### What needs to be done
Write down exactly the lines of the records below, beginning with the first and ending with the line that includes "create_clock -name clk -period 19.4".

### Material for this task
### config.mk
export PLATFORM = sky130hd
export DESIGN_NAME = gnn_input_loader_flat
export DESIGN_NICKNAME = d
export VERILOG_FILES = /design/src/rtl/gnn_input_loader_if.sv /design/src/rtl/gnn_input_loader.sv /design/src/flat_wrapper.sv
export SDC_FILE = /design/constraint.sdc
export NUM_CORES = 1
export LEC_CHECK = 0
export CAP_MARGIN = 40
export CORE_MARGIN = 3
export CORE_UTILIZATION = 45
export DETAILED_ROUTE_END_ITERATION = 8
export DONT_BUFFER_PORTS = 1
export GPL_TIMING_DRIVEN = 0
export PLACE_DENSITY_LB_ADDON = 0.3
export SYNTH_ARGS = -nofsm -noshare
export SYNTH_HDL_FRONTEND = slang
export SYNTH_SLANG_ARGS = --single-unit
### constraint.sdc
create_clock -name clk -period 19.4 [get_ports clk]
set_clock_uncertainty 0.05 [all_clocks]
set_input_delay 3.88 -clock clk [delete_from_list [all_inputs] [get_ports clk]]
set_output_delay 3.88 -clock clk [all_outputs]
set_load 0.05 [all_outputs]
--- src/rtl/led_pattern_pkg.sv ---
// Shared definitions for the multi-channel LED pattern generator.
//   - led_mode_e : per-channel output mode encodings
//   - ramp_dir_e : direction of the BREATHE brightness ramp
//   - TAP_W      : width of the counter-tap select field
//   - clamp_tap  : limits a requested tap to the top bit of the shared counter
package led_pattern_pkg;

  typedef enum logic [1:0] {
    MODE_OFF     = 2'd0,
    MODE_ON      = 2'd1,
    MODE_BLINK   = 2'd2,
    MODE_BREATHE = 2'd3
  } led_mode_e;

  typedef enum logic {
    DirUp   = 1'b0,
    DirDown = 1'b1
  } ramp_dir_e;

  localparam int unsigned TAP_W = 5;

  // A tap beyond the counter width would select a bit that never toggles, so it is pinned to the
  // slowest real bit instead.
  function automatic logic [TAP_W-1:0] clamp_tap(input logic [TAP_W-1:0] tap,
                                                 input int unsigned       cnt_w);
    logic [TAP_W-1:0] res;
    if (32'(tap) >= cnt_w) begin
      res = TAP_W'(cnt_w - 1);
    end else begin
      res = tap;
    end
    return res;
  endfunction

endpackage
--- config.mk ---
export PLATFORM = sky130hd
export DESIGN_NAME = traffic_light_monitor_flat
export DESIGN_NICKNAME = d
export VERILOG_FILES = /design/src/rtl/traffic_light_monitor_pkg.sv /design/src/rtl/traffic_light_monitor_if.sv /design/src/rtl/traffic_light_monitor_decode.sv /design/src/rtl/traffic_light_monitor.sv /design/src/flat_wrapper.sv
export SDC_FILE = /design/constraint.sdc
export NUM_CORES = 1
export LEC_CHECK = 0
export BUFFER_PORTS_ARGS = -buffer_cell sky130_fd_sc_hd__buf_2
export CORE_ASPECT_RATIO = 2
export CORE_MARGIN = 2
export CORE_UTILIZATION = 50
export CTS_CLUSTER_DIAMETER = 80
export DETAILED_ROUTE_END_ITERATION = 10
export PLACE_DENSITY = 0.77
export SLEW_MARGIN = 20
export SYNTH_ARGS = -nofsm -noshare
export SYNTH_HDL_FRONTEND = slang
export SYNTH_HIERARCHICAL = 1
export SYNTH_SLANG_ARGS = --single-unit
--- constraint.sdc ---
create_clock -name clk -period 2.65 [get_ports clk]
set_clock_uncertainty 0.1 [all_clocks]
set_input_delay 0.3975 -clock clk [delete_from_list [all_inputs] [get_ports clk]]
set_output_delay 0.3975 -clock clk [all_outputs]
set_load 0.005 [all_outputs]
--- src/rtl/traffic_light_monitor_pkg.sv ---
// Shared light encodings, approach directions, monitor states and error-bit positions
// for the traffic light monitor.
package traffic_pkg;

  localparam logic [2:0] LIGHT_GREEN  = 3'b001;
  localparam logic [2:0] LIGHT_YELLOW = 3'b010;
  localparam logic [2:0] LIGHT_RED    = 3'b100;

  localparam logic [1:0] DIR_N = 2'd0;
  localparam logic [1:0] DIR_S = 2'd1;
  localparam logic [1:0] DIR_E = 2'd2;
  localparam logic [1:0] DIR_W = 2'd3;

  typedef enum logic [1:0] {
    HUNT   = 2'd0,
    GREEN  = 2'd1,
    YELLOW = 2'd2
  } mon_state_t;

  localparam int ERR_ENC  = 0;
  localparam int ERR_CONF = 1;
  localparam int ERR_SEQ  = 2;
  localparam int ERR_TIME = 3;

endpackage

--- src/rtl/traffic_light_monitor_if.sv ---
// Four-approach light bus from the traffic controller: one sample strobe plus the
// n/s/e/w light codes. The controller drives it; the monitor only listens.
interface traffic_light_monitor_if;
  logic       sample_en;
  logic [2:0] n_lights;
  logic [2:0] s_lights;
  logic [2:0] e_lights;
  logic [2:0] w_lights;

  modport master (output sample_en, n_lights, s_lights, e_lights, w_lights);
  modport slave  (input  sample_en, n_lights, s_lights, e_lights, w_lights);
endinterface

--- src/rtl/traffic_light_monitor_decode.sv ---
// Combinational decode of one approach's 3-bit light code into one-hot flags;
// anything outside the three legal codes is reported as illegal.
module traffic_light_decode
  import traffic_pkg::*;
(
  input  logic [2:0] i_lights,
  output logic       o_is_green,
  output logic       o_is_yellow,
  output logic       o_is_red,
  output logic       o_illegal
);

  assign o_is_green  = (i_lights == LIGHT_GREEN);
  assign o_is_yellow = (i_lights == LIGHT_YELLOW);
  assign o_is_red    = (i_lights == LIGHT_RED);
  assign o_illegal   = !(o_is_green || o_is_yellow || o_is_red);

endmodule

--- src/rtl/traffic_light_monitor.sv ---
// Passive observer of the controller's light buses: locks onto the N->S->E->W rotation,
// checks encoding, exclusion, order and dwell times, and keeps sticky error flags.
module traffic_light_monitor
  import traffic_pkg::*;
#(
  parameter int GREEN_TICKS  = 8,
  parameter int YELLOW_TICKS = 4,
  parameter int CNT_W        = 4
) (
  input  logic                    clk,
  input  logic                    rst_a,
  traffic_light_monitor_if.slave  lights,
  input  logic                    clear_err,
  output logic                    locked,
  output logic [1:0]              cur_dir,
  output logic                    cur_phase,
  output logic [CNT_W-1:0]        dwell,
  output logic [15:0]             rotations,
  output logic [3:0]              err_flags,
  output logic                    err_pulse
);

  localparam logic [CNT_W-1:0] G_LEN = CNT_W'(GREEN_TICKS);
  localparam logic [CNT_W-1:0] Y_LEN = CNT_W'(YELLOW_TICKS);

  // Per-approach flags, indexed by direction code (bit 0 = N ... bit 3 = W).
  logic [3:0] w_green, w_yellow, w_red, w_illegal;

  traffic_light_decode u_dec_n (.i_lights(lights.n_lights), .o_is_green(w_green[0]),
    .o_is_yellow(w_yellow[0]), .o_is_red(w_red[0]), .o_illegal(w_illegal[0]));
  traffic_light_decode u_dec_s (.i_lights(lights.s_lights), .o_is_green(w_green[1]),
    .o_is_yellow(w_yellow[1]), .o_is_red(w_red[1]), .o_illegal(w_illegal[1]));
  traffic_light_decode u_dec_e (.i_lights(lights.e_lights), .o_is_green(w_green[2]),
    .o_is_yellow(w_yellow[2]), .o_is_red(w_red[2]), .o_illegal(w_illegal[2]));
  traffic_light_decode u_dec_w (.i_lights(lights.w_lights), .o_is_green(w_green[3]),
    .o_is_yellow(w_yellow[3]), .o_is_red(w_red[3]), .o_illegal(w_illegal[3]));

  mon_state_t       r_state;
  logic             r_locked;
  logic [1:0]       r_dir;
  logic             r_phase;
  logic [CNT_W-1:0] r_dwell;
  logic [15:0]      r_rot;
  logic [3:0]       r_err_flags;
  logic             r_err_pulse;

  logic [3:0]       w_nonred;
  logic             w_enc_err;
  logic             w_conf_err;
  logic             w_any_err;
  logic [1:0]       w_dir_nxt;
  logic             w_cur_g;
  logic             w_cur_y;
  logic             w_nxt_g;
  logic [1:0]       w_hunt_dir;
  logic [CNT_W-1:0] w_dwell_inc;
  logic [3:0]       w_new_err;

  always_comb begin
    w_nonred    = ~w_red;
    w_enc_err   = |w_illegal;
    // More than one bit set in the non-red vector means two approaches are open.
    w_conf_err  = !w_enc_err && ((w_nonred & (w_nonred - 4'd1)) != 4'd0);
    w_any_err   = w_enc_err || w_conf_err;
    w_dir_nxt   = r_dir + 2'd1;
    w_cur_g     = w_green[r_dir];
    w_cur_y     = w_yellow[r_dir];
    w_nxt_g     = w_green[w_dir_nxt];
    w_dwell_inc = (r_dwell == '1) ? r_dwell : r_dwell + CNT_W'(1);
    w_hunt_dir  = DIR_N;
    for (int i = 0; i < 4; i++) begin
      if (w_green[i]) w_hunt_dir = 2'(i);
    end

    w_new_err = 4'b0000;
    if (w_enc_err) begin
      w_new_err[ERR_ENC] = 1'b1;
    end else if (w_conf_err) begin
      w_new_err[ERR_CONF] = 1'b1;
    end else begin
      case (r_state)
        GREEN: begin
          // Dwell only passes through GREEN_TICKS once per phase, so overrun flags once.
          if (w_cur_g)      w_new_err[ERR_TIME] = (r_dwell == G_LEN);
          else if (w_cur_y) w_new_err[ERR_TIME] = (r_dwell != G_LEN);
          else              w_new_err[ERR_SEQ]  = 1'b1;
        end
        YELLOW: begin
          if (w_cur_y)      w_new_err[ERR_TIME] = (r_dwell == Y_LEN);
          else if (w_nxt_g) w_new_err[ERR_TIME] = (r_dwell != Y_LEN);
          else              w_new_err[ERR_SEQ]  = 1'b1;
        end
        default: ;
      endcase
    end
    if (!lights.sample_en) w_new_err = 4'b0000;
  end

  always_ff @(posedge clk or posedge rst_a) begin
    if (rst_a) begin
      r_state     <= HUNT;
      r_locked    <= 1'b0;
      r_dir       <= DIR_N;
      r_phase     <= 1'b0;
      r_dwell     <= '0;
      r_rot       <= 16'd0;
      r_err_flags <= 4'b0000;
      r_err_pulse <= 1'b0;
    end else begin
      r_err_pulse <= |w_new_err;
      r_err_flags <= (clear_err ? 4'b0000 : r_err_flags) | w_new_err;
      if (lights.sample_en) begin
        if (w_any_err) begin
          r_state  <= HUNT;
          r_locked <= 1'b0;
          r_phase  <= 1'b0;
          r_dwell  <= '0;
        end else begin
          case (r_state)
            HUNT: begin
              if (|w_green) begin
                r_state  <= GREEN;
                r_locked <= 1'b1;
                r_dir    <= w_hunt_dir;
                r_phase  <= 1'b0;
                r_dwell  <= CNT_W'(1);
              end
            end
            GREEN: begin
              if (w_cur_g) begin
                r_dwell <= w_dwell_inc;
              end else if (w_cur_y) begin
                r_state <= YELLOW;
                r_phase <= 1'b1;
                r_dwell <= CNT_W'(1);
              end else begin
                r_state  <= HUNT;
                r_locked <= 1'b0;
                r_phase  <= 1'b0;
                r_dwell  <= '0;
              end
            end
            YELLOW: begin
              if (w_cur_y) begin
                r_dwell <= w_dwell_inc;
              end else if (w_nxt_g) begin
                r_state <= GREEN;
                r_dir   <= w_dir_nxt;
                r_phase <= 1'b0;
                r_dwell <= CNT_W'(1);
                if (w_dir_nxt == DIR_N && r_rot != 16'hFFFF) r_rot <= r_rot + 16'd1;
              end else begin
                r_state  <= HUNT;
                r_locked <= 1'b0;
                r_phase  <= 1'b0;
                r_dwell  <= '0;
              end
            end
            default: begin
              r_state  <= HUNT;
              r_locked <= 1'b0;
            end
          endcase
        end
      end
    end
  end

  assign locked    = r_locked;
  assign cur_dir   = r_dir;
  assign cur_phase = r_phase;
  assign dwell     = r_dwell;
  assign rotations = r_rot;
  assign err_flags = r_err_flags;
  assign err_pulse = r_err_pulse;

endmodule

--- src/flat_wrapper.sv ---
// flat-port wrapper written by rule: the top's interface ports become plain ports
module traffic_light_monitor_flat import traffic_pkg::*;
#(
  parameter int GREEN_TICKS  = 8,
  parameter int YELLOW_TICKS = 4,
  parameter int CNT_W        = 4
)
  (clk, rst_a, clear_err, locked, cur_dir, cur_phase, dwell, rotations, err_flags, err_pulse, lights_sample_en, lights_n_lights, lights_s_lights, lights_e_lights, lights_w_lights);
  traffic_light_monitor_if lights_i ();
  input  logic clk;
  input  logic rst_a;
  input  logic clear_err;
  output logic locked;
  output logic [1:0] cur_dir;
  output logic cur_phase;
  output logic [CNT_W-1:0] dwell;
  output logic [15:0] rotations;
  output logic [3:0] err_flags;
  output logic err_pulse;
  input wire logic [$bits(lights_i.sample_en)-1:0] lights_sample_en;
  input wire logic [$bits(lights_i.n_lights)-1:0] lights_n_lights;
  input wire logic [$bits(lights_i.s_lights)-1:0] lights_s_lights;
  input wire logic [$bits(lights_i.e_lights)-1:0] lights_e_lights;
  input wire logic [$bits(lights_i.w_lights)-1:0] lights_w_lights;
  assign lights_i.sample_en = lights_sample_en;
  assign lights_i.n_lights = lights_n_lights;
  assign lights_i.s_lights = lights_s_lights;
  assign lights_i.e_lights = lights_e_lights;
  assign lights_i.w_lights = lights_w_lights;
  traffic_light_monitor #(.GREEN_TICKS(GREEN_TICKS), .YELLOW_TICKS(YELLOW_TICKS), .CNT_W(CNT_W)) u_core (.clk(clk), .rst_a(rst_a), .lights(lights_i), .clear_err(clear_err), .locked(locked), .cur_dir(cur_dir), .cur_phase(cur_phase), .dwell(dwell), .rotations(rotations), .err_flags(err_flags), .err_pulse(err_pulse));
endmodule
Yosys cells after proc, flatten, opt, wreduce, memory -nomap -nowiden
Index checks and enable logic that the tools add are counted.
{"block": "totals", "input_bits": 16, "ff_bits": 31, "out_inout_bits": 29, "elab_cells": 132}
{"block": "op_classes", "reduce_logical": 30, "mux": 55, "magnitude_cmp": 2, "add_sub_neg": 4, "eq_ne": 28, "n_bitwise": 5}
{"op": "2-to-1 mux 4 bit", "n": 7}
{"op": "2-to-1 mux 1 bit", "n": 27}
{"op": "2-to-1 mux 2 bit", "n": 11}
{"op": "AND reduction 6 bit", "n": 3}
{"op": "adder 16 x 1 -> 16 bit, second input constant", "n": 1}
{"op": "!= test 16 bit, second input constant", "n": 1}
{"op": "== test 3 x 1 -> 1 bit, second input constant", "n": 4}
{"op": "== test 3 x 2 -> 1 bit, second input constant", "n": 4}
{"op": "== test 3 bit, second input constant", "n": 4}
{"op": "!= test 3 x 2 -> 1 bit, second input constant", "n": 4}
{"op": "one-hot mux 4 bit (3 select lines)", "n": 1}
{"op": "OR reduction 4 bit", "n": 3}
{"op": "logical OR 1 bit", "n": 9}
{"op": "== test 4 bit, second input constant", "n": 2}
{"op": "one-hot mux 2 bit (2 select lines)", "n": 2}
{"op": "nonzero test 4 bit", "n": 2}
{"op": "binary-select mux 1 bit (select 2 bit)", "n": 3}
{"op": "less-than comparator 2 x 3 -> 1 bit, second input constant", "n": 2}
{"op": "one-hot mux 1 bit (3 select lines)", "n": 2}
{"op": "one-hot mux 2 bit (3 select lines)", "n": 1}
{"op": "logical NOT 1 bit", "n": 5}
{"op": "AND reduction 5 bit", "n": 1}
{"op": "adder 4 x 1 -> 4 bit, second input constant", "n": 1}
{"op": "AND 4 bit", "n": 1}
{"op": "other kinds (19)", "n": 23}

Depth between registers and ports, before layout
Gate-level depths: netlist of the first run.
{"block": "depth", "word_depth": 11, "depth_mapped": 9, "depth_no_buf": 7}

By module
Netlist of the first run, hierarchy kept.
{"mod": "traffic_light_monitor", "area_per_inst_um2": 2053.2, "cells_each": 201, "instances": 1}
{"mod": "traffic_light_decode", "area_per_inst_um2": 41.3, "cells_each": 6, "instances": 4}

Worst setup path after synthesis of the first run
OpenSTA, ideal clock, no wires.
{"block": "synth_timing", "kind": "input port to flip-flop", "start": "input lights_s_lights[0]", "end": "register u_core.r_rot[1], in the netlist u_core/rotations[1]", "arrival_time_ps": 2195, "slack_ps": 230, "setup_time_ps": 125, "cell_stages": 6, "n_path_buf": 0, "required_time_ps": 2425, "path_cell_list": "o21ai_0 > o21ai_1 > or4_4 > a311oi_4 > o2111a_4 > mux2_2"}
{"block": "synth_via", "elab_chain_len": 10, "elab_cells_between_ends": 21, "classes_between": "add/sub (1); eq/ne (3); mux (4); bitwise (4); reduce/logical (9)"}
{"item": "start: declaration", "line": "flat_wrapper.sv:22", "source": "input wire logic [$bits(lights_i.s_lights)-1:0] lights_s_lights;"}
{"item": "== test 3 x 1 -> 1 bit / == test 3 x 2 -> 1 bit (equally long branches)", "line": "traffic_light_monitor_decode.sv:13, traffic_light_monitor_decode.sv:14"}
{"item": "logical OR 1 bit", "line": "traffic_light_monitor_decode.sv:16", "source": "assign o_illegal = !(o_is_green || o_is_yellow || o_is_red);"}
{"item": "logical OR 1 bit *", "line": "traffic_light_monitor_decode.sv:16"}
{"item": "logical NOT 1 bit *", "line": "traffic_light_monitor_decode.sv:16"}
{"item": "named net u_core.w_illegal[1]", "line": "traffic_light_monitor.sv:27", "source": "logic [3:0] w_green, w_yellow, w_red, w_illegal;"}
{"item": "OR reduction 4 bit *", "line": "traffic_light_monitor.sv:61", "source": "w_enc_err = |w_illegal;"}
{"item": "logical NOT 1 bit", "line": "traffic_light_monitor.sv:63", "source": "w_conf_err = !w_enc_err && ((w_nonred & (w_nonred - 4'd1)) != 4'd0);"}
{"item": "logical AND 1 bit", "line": "traffic_light_monitor.sv:63"}
{"item": "logical OR 1 bit *", "line": "traffic_light_monitor.sv:64", "source": "w_any_err = w_enc_err || w_conf_err;"}
{"item": "NOT 1 bit (no line) *"}
{"item": "AND reduction 6 bit (no line) *"}
{"item": "end signal: assignment", "line": "traffic_light_monitor.sv:151", "source": "if (w_dir_nxt == DIR_N && r_rot != 16'hFFFF) r_rot <= r_rot + 16'd1;"}
{"item": "end: declaration", "line": "traffic_light_monitor.sv:43", "source": "logic [15:0] r_rot;"}
Mark *: on every way through the listed nets, which the timed path passes. The rest lies on a longest branch. The select of a mux whose other input is x is not followed.
A chain may end at the register's enable or synchronous reset.

Worst setup path in the final report of the first run
{"block": "layout_timing", "start": "register u_core.r_dir[1], in the netlist u_core/cur_dir[1]", "end": "register u_core.r_dir[0], in the netlist u_core/cur_dir[0]"}
{"block": "layout_via", "elab_chain_len": 5, "elab_cells_between_ends": 8, "classes_between": "add/sub (1); eq/ne (2); mux (4); reduce/logical (1)"}
{"item": "start: declaration", "line": "traffic_light_monitor.sv:40", "source": "logic [1:0] r_dir;"}
{"item": "start signal: assignment", "line": "traffic_light_monitor.sv:124", "source": "r_dir <= w_hunt_dir;"}
{"item": "start signal: assignment", "line": "traffic_light_monitor.sv:148", "source": "r_dir <= w_dir_nxt;"}
{"item": "adder 2 x 1 -> 2 bit", "line": "traffic_light_monitor.sv:65", "source": "w_dir_nxt = r_dir + 2'd1;"}
{"item": "binary-select mux 1 bit (select 2 bit)", "line": "traffic_light_monitor.sv:68", "source": "w_nxt_g = w_green[w_dir_nxt];"}
{"item": "2-to-1 mux 1 bit (implied by the code)", "line": "traffic_light_monitor.sv:68"}
{"item": "!= test 2 x 1 -> 1 bit (no line)"}
{"item": "AND reduction 6 bit (no line) *"}
Every way passes the cells marked *; elsewhere a longest branch is shown, timed or not. The select of a mux whose other input is x is not followed.

==> results of run 1 <==
metal layers:
layer / part of all wire / wire (µm)
met5: 0 / 0
met4: 0.049 / 266
met3: 0.034 / 188
met2: 0.58 / 3190
met1: 0.33 / 1830
layout make-up:
| cell class | count | area share |
|---|---|---|
| Clock inverter | 1 | 0.00185 |
| Sequential cell | 31 | 0.287 |
| Timing Repair Buffer | 59 | 0.133 |
| Inverter | 16 | 0.0223 |
| Multi-Input combinational cell | 174 | 0.500 |
| Tap cell | 54 | 0.0250 |
| Clock buffer | 6 | 0.0306 |
how the worst max path moves through the flow:
stage	end	cells past startpoint	slack, ns
2_1_floorplan	u_core/rotations[1]	6	0.23
3_3_place_gp	u_core/rotations[12]	9	0.08
3_5_place_dp	u_core/rotations[4]	9	0.02
4_1_cts	u_core/cur_dir[0]	6	0.26
5_1_grt	u_core/cur_dir[0]	6	0.14
6_report	u_core/cur_dir[0]	6	0.25
worst max-delay path, cell delays in order (launching register included):
cell	delay (ns)
dfrtp_1	0.45
ha_1	0.40
mux4_2	0.35
nor3b_2	0.19
o211ai_1	0.35
mux2_2	0.38
o21ai_0	0.08
Yosys cell counts, types with 3 or more instances:
| master | instances | area (µm²) |
|---|---|---|
| mux2i_1 | 6 | 60.1 |
| mux2_2 | 5 | 56.3 |
| o21ai_1 | 4 | 20.0 |
| mux4_2 | 3 | 67.6 |
| nand2_1 | 8 | 30.0 |
| dfrtp_1 | 31 | 776 |
| nand2b_1 | 3 | 18.8 |
| nor2_1 | 7 | 26.3 |
| o22ai_1 | 3 | 18.8 |
| nand4_1 | 7 | 43.8 |
| nor2b_1 | 3 | 18.8 |
| and3_1 | 4 | 25.0 |
| o211ai_1 | 4 | 30.0 |
| o21ai_0 | 12 | 60.1 |
| a21oi_1 | 7 | 35.0 |
| ha_1 | 8 | 100 |
| o32ai_1 | 3 | 26.3 |
| nand3_1 | 10 | 50.1 |
| xnor2_1 | 15 | 131 |
| inv_1 | 16 | 60.1 |
| nor3b_1 | 14 | 105 |
| nand3_2 | 6 | 60.1 |
| xor2_1 | 5 | 43.8 |
| a21o_1 | 4 | 30.0 |
| nor3_1 | 6 | 30.0 |
flip-flops by register name, indices dropped and copies added, names as in the netlist:
register	cells
u_core/dwell	4
u_core/err_flags	4
u_core/cur_dir	2
u_core/locked	1
u_core/cur_phase	1
u_core/rotations	16
u_core/err_pulse	1
u_core/r_state	2
cell families (layout without fill, tap and decap cells):
group / count (synthesis) / in the layout
AOI/OAI and AO/OA: 49 / 49
xor gates and xnor gates: 20 / 20
adders and majority gates: 8 / 8
buffers and inverters: 20 / 82
DFF: 31 / 31
muxes: 14 / 14
and+or+nand+nor: 83 / 83
report_power, final:
part           internal (W)  switching (W)  leakage, nW  total, W
registers          0.000476     0.00000146        0.423  0.000478
clock network      0.000203       0.000174       0.0470  0.000377
logic             0.0000427      0.0000590        0.812  0.000102
total              0.000722       0.000234         1.28  0.000957
per-stage QoR:
step | util | cells
after detailed placement | 0.608 | 334
after global placement | 0.608 | 334
after global routing | 0.628 | 341
final | 0.628 | 341
after CTS | 0.628 | 341
after floorplan | - | 225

### Output for this exercise
### config.mk
export PLATFORM = sky130hd
export DESIGN_NAME = gnn_input_loader_flat
export DESIGN_NICKNAME = d
export VERILOG_FILES = /design/src/rtl/gnn_input_loader_if.sv /design/src/rtl/gnn_input_loader.sv /design/src/flat_wrapper.sv
export SDC_FILE = /design/constraint.sdc
export NUM_CORES = 1
export LEC_CHECK = 0
export CAP_MARGIN = 40
export CORE_MARGIN = 3
export CORE_UTILIZATION = 45
export DETAILED_ROUTE_END_ITERATION = 8
export DONT_BUFFER_PORTS = 1
export GPL_TIMING_DRIVEN = 0
export PLACE_DENSITY_LB_ADDON = 0.3
export SYNTH_ARGS = -nofsm -noshare
export SYNTH_HDL_FRONTEND = slang
export SYNTH_SLANG_ARGS = --single-unit
### constraint.sdc
create_clock -name clk -period 19.4 [get_ports clk]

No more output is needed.